*Required action*: Line count for the string "part": give the number of lines in the data below that contain it, and nothing more.

------------------------------------------------

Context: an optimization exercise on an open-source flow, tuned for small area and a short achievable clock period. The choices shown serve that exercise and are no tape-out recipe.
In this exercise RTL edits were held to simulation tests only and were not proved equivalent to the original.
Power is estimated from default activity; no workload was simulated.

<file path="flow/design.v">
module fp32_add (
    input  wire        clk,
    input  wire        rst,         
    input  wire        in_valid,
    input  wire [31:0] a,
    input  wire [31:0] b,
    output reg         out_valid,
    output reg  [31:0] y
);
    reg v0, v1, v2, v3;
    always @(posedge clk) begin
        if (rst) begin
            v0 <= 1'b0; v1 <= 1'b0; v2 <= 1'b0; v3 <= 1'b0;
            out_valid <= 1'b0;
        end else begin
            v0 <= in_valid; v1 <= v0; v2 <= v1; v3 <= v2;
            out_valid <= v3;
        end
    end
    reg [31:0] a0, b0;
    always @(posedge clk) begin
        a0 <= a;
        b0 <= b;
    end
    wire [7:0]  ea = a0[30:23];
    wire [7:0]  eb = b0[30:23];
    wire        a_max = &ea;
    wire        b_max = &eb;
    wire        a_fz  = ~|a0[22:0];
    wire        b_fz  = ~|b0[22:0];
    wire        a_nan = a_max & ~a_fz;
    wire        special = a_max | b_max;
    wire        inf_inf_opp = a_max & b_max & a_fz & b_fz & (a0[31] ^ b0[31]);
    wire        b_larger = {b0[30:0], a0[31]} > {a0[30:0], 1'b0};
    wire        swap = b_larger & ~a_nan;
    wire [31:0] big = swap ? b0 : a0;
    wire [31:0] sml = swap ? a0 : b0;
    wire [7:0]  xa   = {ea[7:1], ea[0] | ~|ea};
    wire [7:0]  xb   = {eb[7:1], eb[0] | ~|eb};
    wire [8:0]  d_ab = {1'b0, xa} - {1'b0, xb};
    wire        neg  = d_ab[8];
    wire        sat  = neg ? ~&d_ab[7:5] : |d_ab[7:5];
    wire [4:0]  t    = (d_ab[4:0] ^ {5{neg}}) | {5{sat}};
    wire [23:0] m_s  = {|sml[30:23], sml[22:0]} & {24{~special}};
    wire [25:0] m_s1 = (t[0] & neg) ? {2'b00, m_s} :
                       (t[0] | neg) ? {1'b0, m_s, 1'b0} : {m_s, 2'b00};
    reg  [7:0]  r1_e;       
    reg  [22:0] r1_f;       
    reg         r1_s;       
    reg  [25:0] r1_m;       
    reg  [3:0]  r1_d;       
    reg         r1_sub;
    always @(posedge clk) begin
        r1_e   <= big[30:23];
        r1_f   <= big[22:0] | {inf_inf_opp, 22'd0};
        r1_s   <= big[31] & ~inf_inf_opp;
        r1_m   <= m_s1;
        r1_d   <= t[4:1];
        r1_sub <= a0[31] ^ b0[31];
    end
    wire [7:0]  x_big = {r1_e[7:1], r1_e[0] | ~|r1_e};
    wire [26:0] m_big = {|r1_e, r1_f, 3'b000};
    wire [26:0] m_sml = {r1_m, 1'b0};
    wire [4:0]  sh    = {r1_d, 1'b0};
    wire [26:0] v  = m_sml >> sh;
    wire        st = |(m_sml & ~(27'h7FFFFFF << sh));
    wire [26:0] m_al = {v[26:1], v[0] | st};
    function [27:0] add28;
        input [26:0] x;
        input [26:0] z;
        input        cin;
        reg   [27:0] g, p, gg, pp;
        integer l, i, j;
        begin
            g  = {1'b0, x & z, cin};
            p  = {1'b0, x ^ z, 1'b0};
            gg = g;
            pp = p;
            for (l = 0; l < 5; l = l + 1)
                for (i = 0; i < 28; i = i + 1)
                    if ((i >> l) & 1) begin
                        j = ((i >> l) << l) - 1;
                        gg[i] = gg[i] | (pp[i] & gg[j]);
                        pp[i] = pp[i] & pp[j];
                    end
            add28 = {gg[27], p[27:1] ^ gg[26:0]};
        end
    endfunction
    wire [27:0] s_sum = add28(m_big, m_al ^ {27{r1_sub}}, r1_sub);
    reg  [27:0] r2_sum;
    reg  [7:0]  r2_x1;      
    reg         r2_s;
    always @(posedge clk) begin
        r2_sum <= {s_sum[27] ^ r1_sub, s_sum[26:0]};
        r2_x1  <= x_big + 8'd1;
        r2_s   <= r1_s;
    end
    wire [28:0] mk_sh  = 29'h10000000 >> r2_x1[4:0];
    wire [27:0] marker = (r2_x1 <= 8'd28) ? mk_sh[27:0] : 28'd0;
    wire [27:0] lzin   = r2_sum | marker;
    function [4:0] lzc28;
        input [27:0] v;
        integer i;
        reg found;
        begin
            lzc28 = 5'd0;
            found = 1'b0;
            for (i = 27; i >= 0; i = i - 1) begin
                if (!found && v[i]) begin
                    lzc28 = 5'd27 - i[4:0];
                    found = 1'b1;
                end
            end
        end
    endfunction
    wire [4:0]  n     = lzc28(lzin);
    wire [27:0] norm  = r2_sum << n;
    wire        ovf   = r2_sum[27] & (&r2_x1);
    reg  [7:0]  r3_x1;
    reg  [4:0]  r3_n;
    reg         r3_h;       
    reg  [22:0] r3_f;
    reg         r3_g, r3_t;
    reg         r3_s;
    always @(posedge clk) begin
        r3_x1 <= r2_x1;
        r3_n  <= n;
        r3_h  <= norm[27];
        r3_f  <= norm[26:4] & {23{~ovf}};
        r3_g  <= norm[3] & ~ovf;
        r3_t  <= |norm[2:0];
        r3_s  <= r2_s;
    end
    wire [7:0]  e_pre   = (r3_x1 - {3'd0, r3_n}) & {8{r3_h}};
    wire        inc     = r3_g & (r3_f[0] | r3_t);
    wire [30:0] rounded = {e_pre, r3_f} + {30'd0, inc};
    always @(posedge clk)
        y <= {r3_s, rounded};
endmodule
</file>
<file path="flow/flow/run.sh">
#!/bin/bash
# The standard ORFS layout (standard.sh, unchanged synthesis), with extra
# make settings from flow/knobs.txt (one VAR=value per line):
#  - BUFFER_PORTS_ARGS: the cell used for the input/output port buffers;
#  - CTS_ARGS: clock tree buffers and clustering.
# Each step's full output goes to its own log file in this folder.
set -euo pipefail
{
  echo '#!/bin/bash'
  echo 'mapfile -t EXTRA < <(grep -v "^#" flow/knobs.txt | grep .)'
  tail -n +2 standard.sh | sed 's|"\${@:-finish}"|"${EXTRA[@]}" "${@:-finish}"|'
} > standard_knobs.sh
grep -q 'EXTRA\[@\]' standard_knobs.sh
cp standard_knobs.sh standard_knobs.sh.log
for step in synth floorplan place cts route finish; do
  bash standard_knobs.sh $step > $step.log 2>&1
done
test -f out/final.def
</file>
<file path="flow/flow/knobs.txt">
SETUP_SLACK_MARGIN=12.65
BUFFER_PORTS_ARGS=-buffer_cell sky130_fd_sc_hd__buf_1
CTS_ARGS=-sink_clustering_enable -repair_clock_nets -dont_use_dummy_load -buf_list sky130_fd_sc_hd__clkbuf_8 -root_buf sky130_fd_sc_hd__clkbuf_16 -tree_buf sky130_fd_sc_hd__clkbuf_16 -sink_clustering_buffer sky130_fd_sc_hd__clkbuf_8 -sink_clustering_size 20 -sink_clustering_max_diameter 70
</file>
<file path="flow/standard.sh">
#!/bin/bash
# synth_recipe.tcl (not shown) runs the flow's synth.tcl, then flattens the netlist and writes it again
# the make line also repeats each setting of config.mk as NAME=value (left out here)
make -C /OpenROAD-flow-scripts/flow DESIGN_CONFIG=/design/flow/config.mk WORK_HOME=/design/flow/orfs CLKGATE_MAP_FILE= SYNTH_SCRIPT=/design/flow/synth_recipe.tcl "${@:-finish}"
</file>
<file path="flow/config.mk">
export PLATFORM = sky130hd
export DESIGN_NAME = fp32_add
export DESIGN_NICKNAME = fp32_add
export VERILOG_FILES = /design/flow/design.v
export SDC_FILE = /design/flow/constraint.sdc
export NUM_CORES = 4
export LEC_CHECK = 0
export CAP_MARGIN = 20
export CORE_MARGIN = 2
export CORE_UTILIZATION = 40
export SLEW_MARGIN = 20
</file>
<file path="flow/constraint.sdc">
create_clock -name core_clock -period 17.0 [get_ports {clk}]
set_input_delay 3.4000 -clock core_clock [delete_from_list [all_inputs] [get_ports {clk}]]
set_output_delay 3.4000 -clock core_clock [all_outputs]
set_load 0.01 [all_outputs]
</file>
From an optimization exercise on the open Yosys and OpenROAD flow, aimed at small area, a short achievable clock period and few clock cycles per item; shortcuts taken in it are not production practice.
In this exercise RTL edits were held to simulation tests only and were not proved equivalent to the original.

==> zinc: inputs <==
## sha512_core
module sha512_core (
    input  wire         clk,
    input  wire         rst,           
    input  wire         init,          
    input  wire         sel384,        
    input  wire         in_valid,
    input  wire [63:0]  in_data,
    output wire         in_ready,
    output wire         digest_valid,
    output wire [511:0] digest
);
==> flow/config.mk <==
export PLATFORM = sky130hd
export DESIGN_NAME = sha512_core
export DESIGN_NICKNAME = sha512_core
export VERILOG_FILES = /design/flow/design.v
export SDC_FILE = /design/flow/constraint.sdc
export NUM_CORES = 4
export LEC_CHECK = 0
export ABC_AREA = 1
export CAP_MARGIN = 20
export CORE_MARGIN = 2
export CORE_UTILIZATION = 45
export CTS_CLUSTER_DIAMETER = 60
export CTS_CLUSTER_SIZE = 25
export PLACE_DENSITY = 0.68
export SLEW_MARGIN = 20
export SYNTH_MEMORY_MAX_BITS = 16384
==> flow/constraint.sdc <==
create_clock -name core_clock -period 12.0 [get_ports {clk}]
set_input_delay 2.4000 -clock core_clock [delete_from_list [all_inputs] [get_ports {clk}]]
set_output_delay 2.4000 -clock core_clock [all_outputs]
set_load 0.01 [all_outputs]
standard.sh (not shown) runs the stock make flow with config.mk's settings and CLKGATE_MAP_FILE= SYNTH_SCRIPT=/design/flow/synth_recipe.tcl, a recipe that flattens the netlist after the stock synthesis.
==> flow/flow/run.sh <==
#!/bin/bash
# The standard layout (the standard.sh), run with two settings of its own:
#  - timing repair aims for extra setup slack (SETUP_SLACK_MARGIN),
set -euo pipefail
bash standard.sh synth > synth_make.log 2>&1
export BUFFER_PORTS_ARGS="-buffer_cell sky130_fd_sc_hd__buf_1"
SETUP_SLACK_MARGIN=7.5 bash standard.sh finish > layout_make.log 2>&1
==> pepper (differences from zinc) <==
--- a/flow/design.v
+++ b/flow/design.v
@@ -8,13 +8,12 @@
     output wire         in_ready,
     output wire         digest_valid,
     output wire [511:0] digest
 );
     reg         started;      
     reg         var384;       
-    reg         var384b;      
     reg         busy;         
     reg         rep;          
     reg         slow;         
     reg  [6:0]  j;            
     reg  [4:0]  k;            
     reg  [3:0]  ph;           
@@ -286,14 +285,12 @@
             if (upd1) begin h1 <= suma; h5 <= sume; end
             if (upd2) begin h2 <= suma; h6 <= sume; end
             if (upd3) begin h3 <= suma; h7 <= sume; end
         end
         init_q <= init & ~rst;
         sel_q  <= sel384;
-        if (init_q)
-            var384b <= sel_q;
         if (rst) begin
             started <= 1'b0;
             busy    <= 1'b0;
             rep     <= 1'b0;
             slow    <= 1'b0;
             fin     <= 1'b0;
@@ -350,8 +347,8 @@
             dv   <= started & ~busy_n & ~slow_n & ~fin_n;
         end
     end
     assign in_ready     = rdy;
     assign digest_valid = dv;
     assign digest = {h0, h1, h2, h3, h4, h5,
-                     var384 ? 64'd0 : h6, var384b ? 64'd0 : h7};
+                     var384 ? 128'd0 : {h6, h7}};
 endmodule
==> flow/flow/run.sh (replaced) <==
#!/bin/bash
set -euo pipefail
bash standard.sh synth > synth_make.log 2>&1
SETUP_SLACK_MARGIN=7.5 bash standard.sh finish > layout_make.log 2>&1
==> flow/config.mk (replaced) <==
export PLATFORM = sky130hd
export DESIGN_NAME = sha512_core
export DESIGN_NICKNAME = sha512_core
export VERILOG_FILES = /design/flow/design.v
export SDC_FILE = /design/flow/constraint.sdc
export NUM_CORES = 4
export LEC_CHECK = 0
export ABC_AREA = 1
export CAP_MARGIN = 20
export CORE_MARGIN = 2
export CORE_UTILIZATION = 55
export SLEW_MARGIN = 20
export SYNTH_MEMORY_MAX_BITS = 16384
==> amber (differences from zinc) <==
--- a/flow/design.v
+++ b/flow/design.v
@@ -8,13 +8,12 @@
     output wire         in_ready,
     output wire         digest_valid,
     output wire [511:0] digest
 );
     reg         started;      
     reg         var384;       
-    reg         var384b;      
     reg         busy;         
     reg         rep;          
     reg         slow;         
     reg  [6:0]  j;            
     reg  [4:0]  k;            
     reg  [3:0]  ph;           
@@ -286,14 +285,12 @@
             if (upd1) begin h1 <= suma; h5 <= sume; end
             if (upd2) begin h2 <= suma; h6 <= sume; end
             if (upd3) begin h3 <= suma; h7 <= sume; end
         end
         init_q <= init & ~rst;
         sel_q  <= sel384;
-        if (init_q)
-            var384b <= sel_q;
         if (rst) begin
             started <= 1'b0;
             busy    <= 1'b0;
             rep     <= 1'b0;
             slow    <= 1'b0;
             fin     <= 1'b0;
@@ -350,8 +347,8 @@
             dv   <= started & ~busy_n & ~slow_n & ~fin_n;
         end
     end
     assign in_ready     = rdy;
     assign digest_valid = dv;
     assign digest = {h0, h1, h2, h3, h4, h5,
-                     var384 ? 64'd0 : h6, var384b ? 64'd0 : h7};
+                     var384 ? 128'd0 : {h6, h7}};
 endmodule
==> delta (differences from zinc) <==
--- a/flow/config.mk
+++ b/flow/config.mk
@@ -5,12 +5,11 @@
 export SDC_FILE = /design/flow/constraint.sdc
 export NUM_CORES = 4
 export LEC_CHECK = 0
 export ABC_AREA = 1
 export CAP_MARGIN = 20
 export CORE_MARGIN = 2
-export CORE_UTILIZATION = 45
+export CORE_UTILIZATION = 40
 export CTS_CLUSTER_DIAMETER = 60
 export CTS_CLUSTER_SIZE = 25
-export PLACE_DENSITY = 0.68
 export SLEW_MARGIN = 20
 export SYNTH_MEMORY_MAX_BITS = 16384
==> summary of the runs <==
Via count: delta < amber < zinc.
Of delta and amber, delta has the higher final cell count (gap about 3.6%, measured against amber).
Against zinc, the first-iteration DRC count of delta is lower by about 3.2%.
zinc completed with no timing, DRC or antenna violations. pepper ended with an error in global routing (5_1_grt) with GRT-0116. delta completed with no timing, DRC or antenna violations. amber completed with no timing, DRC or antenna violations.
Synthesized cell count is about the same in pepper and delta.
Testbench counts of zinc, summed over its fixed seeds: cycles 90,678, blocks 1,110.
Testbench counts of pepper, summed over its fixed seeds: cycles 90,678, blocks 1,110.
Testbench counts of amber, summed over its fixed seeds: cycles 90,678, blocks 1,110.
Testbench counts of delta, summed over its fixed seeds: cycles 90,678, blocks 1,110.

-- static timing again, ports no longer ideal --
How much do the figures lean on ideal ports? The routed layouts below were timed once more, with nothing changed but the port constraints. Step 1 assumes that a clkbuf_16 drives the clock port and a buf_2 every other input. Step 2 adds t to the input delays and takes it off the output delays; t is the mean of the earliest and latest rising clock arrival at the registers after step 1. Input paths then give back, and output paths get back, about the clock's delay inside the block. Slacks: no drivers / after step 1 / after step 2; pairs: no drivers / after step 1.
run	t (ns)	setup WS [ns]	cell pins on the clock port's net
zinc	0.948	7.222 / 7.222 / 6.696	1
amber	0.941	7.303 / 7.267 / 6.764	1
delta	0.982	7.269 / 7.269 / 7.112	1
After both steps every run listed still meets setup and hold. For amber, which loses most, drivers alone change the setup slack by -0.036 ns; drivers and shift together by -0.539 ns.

------------------------------------------------

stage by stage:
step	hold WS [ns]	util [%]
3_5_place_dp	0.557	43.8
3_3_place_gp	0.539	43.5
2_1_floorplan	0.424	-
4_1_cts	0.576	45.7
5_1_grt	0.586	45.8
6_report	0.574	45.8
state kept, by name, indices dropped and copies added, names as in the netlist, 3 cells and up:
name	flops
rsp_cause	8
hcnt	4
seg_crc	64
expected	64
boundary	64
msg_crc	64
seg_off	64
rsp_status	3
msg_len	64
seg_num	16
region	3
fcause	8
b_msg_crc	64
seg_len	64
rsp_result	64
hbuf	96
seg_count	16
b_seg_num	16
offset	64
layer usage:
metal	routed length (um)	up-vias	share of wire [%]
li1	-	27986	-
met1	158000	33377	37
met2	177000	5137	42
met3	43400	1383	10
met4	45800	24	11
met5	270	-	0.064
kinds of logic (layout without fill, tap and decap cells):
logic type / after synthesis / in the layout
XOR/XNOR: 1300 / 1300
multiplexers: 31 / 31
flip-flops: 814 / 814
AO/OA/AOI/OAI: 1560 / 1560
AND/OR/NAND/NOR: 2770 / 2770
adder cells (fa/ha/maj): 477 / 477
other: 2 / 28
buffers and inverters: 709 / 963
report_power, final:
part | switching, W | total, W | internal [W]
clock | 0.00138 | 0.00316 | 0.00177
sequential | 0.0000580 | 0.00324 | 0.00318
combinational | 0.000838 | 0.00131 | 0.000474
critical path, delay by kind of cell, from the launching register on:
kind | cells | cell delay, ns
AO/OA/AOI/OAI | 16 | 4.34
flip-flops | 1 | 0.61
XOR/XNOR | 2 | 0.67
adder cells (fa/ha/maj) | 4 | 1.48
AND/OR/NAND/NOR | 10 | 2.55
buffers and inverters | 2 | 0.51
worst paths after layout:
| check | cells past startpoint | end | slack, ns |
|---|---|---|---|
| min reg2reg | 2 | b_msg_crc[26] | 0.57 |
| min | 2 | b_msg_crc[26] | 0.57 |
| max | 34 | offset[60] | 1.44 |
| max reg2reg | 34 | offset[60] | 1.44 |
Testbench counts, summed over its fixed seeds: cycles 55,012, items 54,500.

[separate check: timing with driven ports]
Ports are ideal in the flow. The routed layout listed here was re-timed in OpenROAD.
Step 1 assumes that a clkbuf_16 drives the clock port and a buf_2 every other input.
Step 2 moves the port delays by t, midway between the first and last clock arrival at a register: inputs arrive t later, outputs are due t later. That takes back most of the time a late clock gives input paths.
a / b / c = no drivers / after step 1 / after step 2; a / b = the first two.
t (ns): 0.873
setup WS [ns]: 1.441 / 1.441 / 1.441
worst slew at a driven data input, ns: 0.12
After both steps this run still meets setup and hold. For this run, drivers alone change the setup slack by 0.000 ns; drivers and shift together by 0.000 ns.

------------------------------------------------

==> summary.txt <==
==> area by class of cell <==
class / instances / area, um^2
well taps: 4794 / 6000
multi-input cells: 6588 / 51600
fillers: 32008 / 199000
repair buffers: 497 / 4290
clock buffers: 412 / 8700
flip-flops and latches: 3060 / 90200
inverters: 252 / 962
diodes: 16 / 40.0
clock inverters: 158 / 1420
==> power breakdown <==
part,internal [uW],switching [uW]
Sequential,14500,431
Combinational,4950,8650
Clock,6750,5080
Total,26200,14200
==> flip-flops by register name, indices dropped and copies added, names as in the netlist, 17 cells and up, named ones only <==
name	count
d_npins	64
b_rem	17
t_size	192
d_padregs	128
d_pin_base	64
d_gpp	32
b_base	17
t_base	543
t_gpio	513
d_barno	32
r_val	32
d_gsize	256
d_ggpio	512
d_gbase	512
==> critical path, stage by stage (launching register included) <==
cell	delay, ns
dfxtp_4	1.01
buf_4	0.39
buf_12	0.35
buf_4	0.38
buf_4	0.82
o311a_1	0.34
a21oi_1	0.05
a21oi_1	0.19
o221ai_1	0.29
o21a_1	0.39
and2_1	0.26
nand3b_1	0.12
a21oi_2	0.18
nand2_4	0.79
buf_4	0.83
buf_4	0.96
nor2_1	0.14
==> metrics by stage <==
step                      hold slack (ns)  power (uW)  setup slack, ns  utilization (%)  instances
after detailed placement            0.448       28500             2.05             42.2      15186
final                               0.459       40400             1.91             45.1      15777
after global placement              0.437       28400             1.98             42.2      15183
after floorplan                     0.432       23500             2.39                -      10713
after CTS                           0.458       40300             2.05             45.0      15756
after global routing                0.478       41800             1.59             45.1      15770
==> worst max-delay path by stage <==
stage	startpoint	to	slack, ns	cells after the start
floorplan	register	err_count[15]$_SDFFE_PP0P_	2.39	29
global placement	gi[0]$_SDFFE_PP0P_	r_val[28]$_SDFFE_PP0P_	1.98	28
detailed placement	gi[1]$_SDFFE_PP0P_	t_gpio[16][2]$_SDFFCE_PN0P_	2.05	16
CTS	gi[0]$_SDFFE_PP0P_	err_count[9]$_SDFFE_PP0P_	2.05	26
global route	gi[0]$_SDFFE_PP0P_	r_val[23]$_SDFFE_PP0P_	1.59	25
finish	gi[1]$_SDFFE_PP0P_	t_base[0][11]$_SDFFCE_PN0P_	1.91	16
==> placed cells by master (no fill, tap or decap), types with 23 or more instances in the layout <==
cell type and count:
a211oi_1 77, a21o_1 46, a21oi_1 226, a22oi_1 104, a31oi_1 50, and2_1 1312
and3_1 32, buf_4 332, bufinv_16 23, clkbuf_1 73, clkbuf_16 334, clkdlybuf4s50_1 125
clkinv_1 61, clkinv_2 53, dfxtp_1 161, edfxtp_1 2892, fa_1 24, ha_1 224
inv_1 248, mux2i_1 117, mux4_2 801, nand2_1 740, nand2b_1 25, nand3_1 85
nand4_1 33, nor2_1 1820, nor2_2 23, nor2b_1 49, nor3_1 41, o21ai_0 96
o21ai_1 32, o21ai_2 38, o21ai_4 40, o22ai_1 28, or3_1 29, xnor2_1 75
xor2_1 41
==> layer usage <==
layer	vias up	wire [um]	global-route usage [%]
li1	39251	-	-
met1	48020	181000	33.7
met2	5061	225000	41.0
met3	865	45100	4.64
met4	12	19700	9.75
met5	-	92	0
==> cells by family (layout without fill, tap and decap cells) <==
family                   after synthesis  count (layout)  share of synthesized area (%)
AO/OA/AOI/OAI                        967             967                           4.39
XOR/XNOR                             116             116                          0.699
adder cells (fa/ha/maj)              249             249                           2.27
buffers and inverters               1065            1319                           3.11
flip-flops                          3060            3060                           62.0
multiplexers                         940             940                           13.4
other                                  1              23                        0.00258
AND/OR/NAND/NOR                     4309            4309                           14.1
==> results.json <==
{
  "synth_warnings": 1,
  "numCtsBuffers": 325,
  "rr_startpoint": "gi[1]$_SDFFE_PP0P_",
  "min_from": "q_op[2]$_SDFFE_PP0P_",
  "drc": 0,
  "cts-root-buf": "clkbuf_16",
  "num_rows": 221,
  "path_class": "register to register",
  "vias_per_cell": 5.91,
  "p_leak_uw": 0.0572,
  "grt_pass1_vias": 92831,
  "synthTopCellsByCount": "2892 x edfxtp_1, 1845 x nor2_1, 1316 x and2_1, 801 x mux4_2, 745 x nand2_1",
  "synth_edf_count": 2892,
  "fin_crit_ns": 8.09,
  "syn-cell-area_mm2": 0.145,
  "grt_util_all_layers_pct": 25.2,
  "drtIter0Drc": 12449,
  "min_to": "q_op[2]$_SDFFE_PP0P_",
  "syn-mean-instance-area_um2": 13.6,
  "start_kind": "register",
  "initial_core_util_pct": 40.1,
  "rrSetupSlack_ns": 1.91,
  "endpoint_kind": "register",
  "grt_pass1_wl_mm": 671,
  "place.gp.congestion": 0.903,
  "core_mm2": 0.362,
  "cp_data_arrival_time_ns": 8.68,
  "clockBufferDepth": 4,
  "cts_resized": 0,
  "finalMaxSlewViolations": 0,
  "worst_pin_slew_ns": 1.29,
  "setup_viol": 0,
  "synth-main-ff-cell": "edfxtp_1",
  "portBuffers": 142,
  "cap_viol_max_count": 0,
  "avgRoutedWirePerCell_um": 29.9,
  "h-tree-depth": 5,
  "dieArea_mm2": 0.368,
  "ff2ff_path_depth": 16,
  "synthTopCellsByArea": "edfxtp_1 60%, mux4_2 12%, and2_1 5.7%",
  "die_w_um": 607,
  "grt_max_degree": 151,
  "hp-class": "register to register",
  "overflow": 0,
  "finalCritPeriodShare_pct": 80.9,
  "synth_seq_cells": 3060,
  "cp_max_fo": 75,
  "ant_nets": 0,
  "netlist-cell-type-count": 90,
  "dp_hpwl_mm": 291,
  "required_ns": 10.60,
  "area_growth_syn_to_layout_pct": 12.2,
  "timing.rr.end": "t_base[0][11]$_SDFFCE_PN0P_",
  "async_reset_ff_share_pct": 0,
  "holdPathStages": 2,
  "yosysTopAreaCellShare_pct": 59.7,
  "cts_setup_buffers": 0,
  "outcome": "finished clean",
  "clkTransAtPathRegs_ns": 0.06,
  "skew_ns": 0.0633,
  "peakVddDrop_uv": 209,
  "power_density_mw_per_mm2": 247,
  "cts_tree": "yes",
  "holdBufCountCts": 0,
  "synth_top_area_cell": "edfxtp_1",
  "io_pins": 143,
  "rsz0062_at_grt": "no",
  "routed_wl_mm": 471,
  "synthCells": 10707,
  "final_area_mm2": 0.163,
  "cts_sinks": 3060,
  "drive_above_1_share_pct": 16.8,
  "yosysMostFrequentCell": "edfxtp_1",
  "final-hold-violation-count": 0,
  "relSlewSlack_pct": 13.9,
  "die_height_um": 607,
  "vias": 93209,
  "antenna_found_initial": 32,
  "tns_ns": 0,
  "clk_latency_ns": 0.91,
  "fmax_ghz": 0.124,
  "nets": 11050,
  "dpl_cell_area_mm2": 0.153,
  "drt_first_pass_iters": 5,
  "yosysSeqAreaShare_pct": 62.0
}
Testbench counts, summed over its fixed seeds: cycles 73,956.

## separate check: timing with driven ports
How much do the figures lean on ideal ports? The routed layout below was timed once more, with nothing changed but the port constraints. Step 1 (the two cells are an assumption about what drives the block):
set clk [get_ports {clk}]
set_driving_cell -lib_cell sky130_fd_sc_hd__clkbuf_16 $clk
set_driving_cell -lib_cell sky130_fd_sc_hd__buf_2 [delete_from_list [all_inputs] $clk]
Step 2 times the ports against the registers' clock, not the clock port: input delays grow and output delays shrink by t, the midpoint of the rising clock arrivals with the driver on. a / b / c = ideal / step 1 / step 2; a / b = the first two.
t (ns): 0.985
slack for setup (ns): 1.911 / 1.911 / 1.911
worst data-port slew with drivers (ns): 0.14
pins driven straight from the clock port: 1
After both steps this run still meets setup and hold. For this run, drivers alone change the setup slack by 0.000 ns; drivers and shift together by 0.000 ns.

------------------------------------------------

*Task result*: 2